Esas botellas de media, sin embargo, ya empezaban a surtir efectos y este, abstraído en su fanatismo —volvía a la carga con un nuevo epíteto: “eres un conservador, compadre” y el destinatario soltaba una risa breve, para enseguida restregarle otra aberración que se estaba cometiendo en tal o cual secretaría .

El hombre ya estaba contra las cuerdas pero no se daba por vencido: “oportunista”, “traidor”, “neoliberal”, “mafiosillo”, “porfirista” y otra ristra más de calificativos soltó a quemarropa, justo cuando ya empezaba a oscurecer y un perro seguía a una de las invitadas —la mamá de las muchacha embarazada— para que le diera los blancos huesos de unas costillas y empezarlas a roer.

El receptor lo dejó ser, se cruzó de brazos y tan sólo lo miró para no alterar esas horas de armonía que habían pasado desde el mediodía.

Pero en eso escuchó lo que vino a poner en riesgo todo: “¡Lo que pasa que tú eres un pragmático!”

— ¿Qué qué?

— “¡Que eres un pragmático!!!“

Mi amigo escuchó al compadre y, parándose con lentitud, exhaló como tragándose una réplica; frunció el ceño y como quien titubea una respuesta, se quedó pasmado. Sin embargo, prefirió dejar las cosas hasta ahí y se puso a pelar unos chiles tatemados que estaban en la mesa.

Había quedado ileso cuando escuchó que lo llamaba “oportunista”, “traidor”, “neoliberal”, “mafiosillo”, “porfirista” y otra ristra más de calificativos soltó a quemarropa. En personas como él, eran lugares ya comunes y, al menos genéricamente, conocía el significado de esas palabras.

Pero nunca de los nuncas había escuchado eso de “pragmático” y no era ahí —el campo de batalla menos indicado— donde confesaría su ignorancia. No, señor. En el contexto en que se le dijo así, concluyó que, lo más seguro, es que su compadre, lleno de irá al perder de calle la discusión, estaba echando mano de su diccionario de cañería y, dando patadas de ahogado, lo señalaba como un bastardo, un psicópata, un aficionado a la zoofilia, un desequilibrado mental, un impotente, un mojón, un depredador sexual, un incompetente, un lerdo, un cretino, un fracasado, sátrapa o un miserable.

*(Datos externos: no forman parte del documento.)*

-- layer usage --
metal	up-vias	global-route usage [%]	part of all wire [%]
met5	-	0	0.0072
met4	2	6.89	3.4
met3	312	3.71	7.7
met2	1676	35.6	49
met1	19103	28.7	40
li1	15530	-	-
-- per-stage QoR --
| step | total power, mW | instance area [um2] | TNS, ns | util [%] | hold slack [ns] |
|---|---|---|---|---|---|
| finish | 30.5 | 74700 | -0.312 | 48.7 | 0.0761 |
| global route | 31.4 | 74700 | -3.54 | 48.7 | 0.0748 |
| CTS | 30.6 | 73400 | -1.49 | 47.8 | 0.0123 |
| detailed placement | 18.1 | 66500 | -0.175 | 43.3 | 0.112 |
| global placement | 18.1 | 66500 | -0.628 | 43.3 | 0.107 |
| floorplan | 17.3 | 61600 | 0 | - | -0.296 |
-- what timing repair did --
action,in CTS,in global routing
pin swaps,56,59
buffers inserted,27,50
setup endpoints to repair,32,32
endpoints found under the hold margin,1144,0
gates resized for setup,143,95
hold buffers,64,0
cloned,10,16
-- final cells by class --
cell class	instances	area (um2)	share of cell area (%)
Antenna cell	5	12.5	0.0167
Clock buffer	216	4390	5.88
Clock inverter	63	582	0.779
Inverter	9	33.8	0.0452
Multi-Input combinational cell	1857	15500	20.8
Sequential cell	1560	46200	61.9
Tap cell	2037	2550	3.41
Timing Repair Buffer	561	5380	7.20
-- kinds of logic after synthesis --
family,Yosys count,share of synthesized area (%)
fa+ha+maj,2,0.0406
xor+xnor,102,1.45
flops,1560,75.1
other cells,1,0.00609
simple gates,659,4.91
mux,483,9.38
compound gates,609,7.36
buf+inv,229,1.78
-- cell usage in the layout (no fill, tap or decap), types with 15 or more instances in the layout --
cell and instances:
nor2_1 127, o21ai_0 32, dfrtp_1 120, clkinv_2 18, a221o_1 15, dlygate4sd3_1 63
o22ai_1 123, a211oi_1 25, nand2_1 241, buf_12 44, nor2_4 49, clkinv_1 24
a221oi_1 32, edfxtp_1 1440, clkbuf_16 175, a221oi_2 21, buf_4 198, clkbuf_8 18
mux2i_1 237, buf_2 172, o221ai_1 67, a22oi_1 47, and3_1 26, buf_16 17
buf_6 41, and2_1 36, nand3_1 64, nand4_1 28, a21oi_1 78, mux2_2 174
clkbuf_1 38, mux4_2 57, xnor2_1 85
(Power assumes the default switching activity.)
==> src/rtl/mole_pkg.sv <==
// rtl/mole_pkg.sv - shared defaults, slot event type and saturation width rule for the mole board
package mole_pkg;

  localparam int DEF_N_HOLES = 5;
  localparam int DEF_LIFE_W  = 8;
  localparam int DEF_SCORE_W = 8;

  // One guard bit above the wider operand lets a sum be compared against the ceiling before truncation.
  localparam int SAT_GUARD_BITS = 1;

  typedef struct packed {
    logic valid_hit;
    logic expire;
  } slot_evt_t;

  function automatic int sat_width(input int score_w, input int inc_w);
    return ((score_w > inc_w) ? score_w : inc_w) + SAT_GUARD_BITS;
  endfunction

endpackage

==> src/rtl/mole_slot.sv <==
// rtl/mole_slot.sv - one hole: active bit, lifetime down-counter, hit/expire events and load override
module mole_slot
  import mole_pkg::*;
#(
  parameter int LIFE_W = DEF_LIFE_W
) (
  input  logic              clk,
  input  logic              rst_n,
  input  logic              hit,
  input  logic              load,
  input  logic [LIFE_W-1:0] life,
  output logic              active,
  output slot_evt_t         evt
);

  logic [LIFE_W-1:0] cnt;

  // A hit on the final cycle wins over expiry.
  always_comb begin
    evt.valid_hit = hit & active;
    evt.expire    = active & ~hit & (cnt == LIFE_W'(1));
  end

  always_ff @(posedge clk) begin
    if (!rst_n) begin
      active <= 1'b0;
      cnt    <= '0;
    end else if (load) begin
      active <= 1'b1;
      cnt    <= life;
    end else if (evt.valid_hit || evt.expire) begin
      active <= 1'b0;
      cnt    <= '0;
    end else if (active && (cnt != '0)) begin
      cnt <= cnt - LIFE_W'(1);
    end
  end

endmodule

==> src/rtl/mole_board.sv <==
// rtl/mole_board.sv - whack-a-mole board with saturating score; MOLE_MISS_PENALTY_EN enables miss penalty
module mole_board
  import mole_pkg::*;
#(
  parameter int N_HOLES = DEF_N_HOLES,
  parameter int LIFE_W  = DEF_LIFE_W,
  parameter int SCORE_W = DEF_SCORE_W
) (
  input  logic               clk,
  input  logic               rst_n,
  input  logic               load,
  input  logic [N_HOLES-1:0] loadval,
  input  logic [LIFE_W-1:0]  life,
  input  logic [N_HOLES-1:0] hit,
  input  logic               clear_score,
  output logic               score_trigger,
  output logic               miss_trigger,
  output logic               escape_trigger,
  output logic [N_HOLES-1:0] board_state,
  output logic [SCORE_W-1:0] score
);

  localparam int PC_W  = $clog2(N_HOLES + 1);
  localparam int EXT_W = sat_width(SCORE_W, PC_W);
  localparam logic [EXT_W-1:0] SCORE_MAX = {{(EXT_W-SCORE_W){1'b0}}, {SCORE_W{1'b1}}};

  logic [N_HOLES-1:0] valid_hits;
  logic [N_HOLES-1:0] expires;
  logic [PC_W-1:0]    hit_cnt;
  logic [EXT_W-1:0]   sum;
  logic [SCORE_W-1:0] score_next;
  logic               sat_unused;

  function automatic logic [PC_W-1:0] popcount(input logic [N_HOLES-1:0] v);
    logic [PC_W-1:0] c;
    c = '0;
    for (int i = 0; i < N_HOLES; i++) c = c + PC_W'(v[i]);
    return c;
  endfunction

  for (genvar g = 0; g < N_HOLES; g++) begin : g_slot
    slot_evt_t evt;

    mole_slot #(.LIFE_W(LIFE_W)) u_slot (
      .clk    (clk),
      .rst_n  (rst_n),
      .hit    (hit[g]),
      .load   (load & loadval[g]),
      .life   (life),
      .active (board_state[g]),
      .evt    (evt)
    );

    assign valid_hits[g] = evt.valid_hit;
    assign expires[g]    = evt.expire;
  end

  assign hit_cnt = popcount(valid_hits);

`ifdef MOLE_MISS_PENALTY_EN
  logic [N_HOLES-1:0] misses;
  logic [PC_W-1:0]    miss_cnt;

  assign misses   = hit & ~board_state;
  assign miss_cnt = popcount(misses);
`endif

  // Increments saturate first; the miss penalty then floors at zero.
  always_comb begin
    sum = EXT_W'(score) + EXT_W'(hit_cnt);
    if (sum > SCORE_MAX) sum = SCORE_MAX;
`ifdef MOLE_MISS_PENALTY_EN
    if (sum > EXT_W'(miss_cnt)) sum = sum - EXT_W'(miss_cnt);
    else sum = '0;
`endif
    score_next = sum[SCORE_W-1:0];
  end

  assign sat_unused = ^sum[EXT_W-1:SCORE_W];

  always_ff @(posedge clk) begin
    if (!rst_n) begin
      score          <= '0;
      score_trigger  <= 1'b0;
      escape_trigger <= 1'b0;
    end else begin
      score          <= clear_score ? '0 : score_next;
      score_trigger  <= |valid_hits;
      escape_trigger <= |expires;
    end
  end

`ifdef MOLE_MISS_PENALTY_EN
  always_ff @(posedge clk) begin
    if (!rst_n) miss_trigger <= 1'b0;
    else miss_trigger <= |misses;
  end
`else
  assign miss_trigger = 1'b0;
`endif

endmodule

Todavía al irse, su compadre, en plan más necio, le talló junto al oído esa palabrota: “eres un pragmático”

Apretó los dientes, respiró hondo y anteponiendo, por sobre todas las cosas, los ratos felices más la felicidad misma que había vivido durante el tiempo que tenia de conocer a esta familia, distendió las manos ya empuñadas y dio unos pasos hacia la hielera para tomar la caminera.

Para qué querer averiguar a esas horas. Qué tal si al compadre ahora sí se le había pasado la mano con sus improperios y le estaba pasando por encima a todo tipo de respeto.

Por eso se le iluminó su cara al día siguiente cuando alguien le aclaró qué carajos quería decir “pragmático” y supo así que, el guardar la calma, había sido lo más correcto.

Además, actualizó la máxima de aquel filósofo: “la ignorancia es felicidad”. Y de paso, como a mi amigo, no te quita lo bailado.

Moraleja: hay que ignorar, a veces. Pero nomás no abusen.